*** Opening Information given ***

$ cat config.mk
export PLATFORM = sky130hd
export DESIGN_NAME = cf_sig_monitor
export DESIGN_NICKNAME = d
export VERILOG_FILES = /design/src/rtl/cf_sig_monitor.sv
export SDC_FILE = /design/constraint.sdc
export NUM_CORES = 1
export LEC_CHECK = 0
export BUFFER_PORTS_ARGS = -buffer_cell sky130_fd_sc_hd__buf_2
export CORE_UTILIZATION = 37
export DETAILED_ROUTE_END_ITERATION = 12
export MAX_ROUTING_LAYER = met4
export PLACE_DENSITY = 0.73
export SLEW_MARGIN = 40
export SYNTH_ARGS = -nofsm -noshare
export SYNTH_HDL_FRONTEND = slang
export SYNTH_SLANG_ARGS = --single-unit
export TNS_END_PERCENT = 10
$ cat constraint.sdc
create_clock -name clk -period 1.3 [get_ports clk]
set_input_delay 0.195 -clock clk [delete_from_list [all_inputs] [get_ports clk]]
set_output_delay 0.195 -clock clk [all_outputs]
set_load 0.05 [all_outputs]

*** Closing Information given ***

*Task statement:* Would you restate all of the material, word for word?

*Task response:*
$ cat config.mk
export PLATFORM = sky130hd
export DESIGN_NAME = cf_sig_monitor
export DESIGN_NICKNAME = d
export VERILOG_FILES = /design/src/rtl/cf_sig_monitor.sv
export SDC_FILE = /design/constraint.sdc
export NUM_CORES = 1
export LEC_CHECK = 0
export BUFFER_PORTS_ARGS = -buffer_cell sky130_fd_sc_hd__buf_2
export CORE_UTILIZATION = 37
export DETAILED_ROUTE_END_ITERATION = 12
export MAX_ROUTING_LAYER = met4
export PLACE_DENSITY = 0.73
export SLEW_MARGIN = 40
export SYNTH_ARGS = -nofsm -noshare
export SYNTH_HDL_FRONTEND = slang
export SYNTH_SLANG_ARGS = --single-unit
export TNS_END_PERCENT = 10
$ cat constraint.sdc
create_clock -name clk -period 1.3 [get_ports clk]
set_input_delay 0.195 -clock clk [delete_from_list [all_inputs] [get_ports clk]]
set_output_delay 0.195 -clock clk [all_outputs]
set_load 0.05 [all_outputs]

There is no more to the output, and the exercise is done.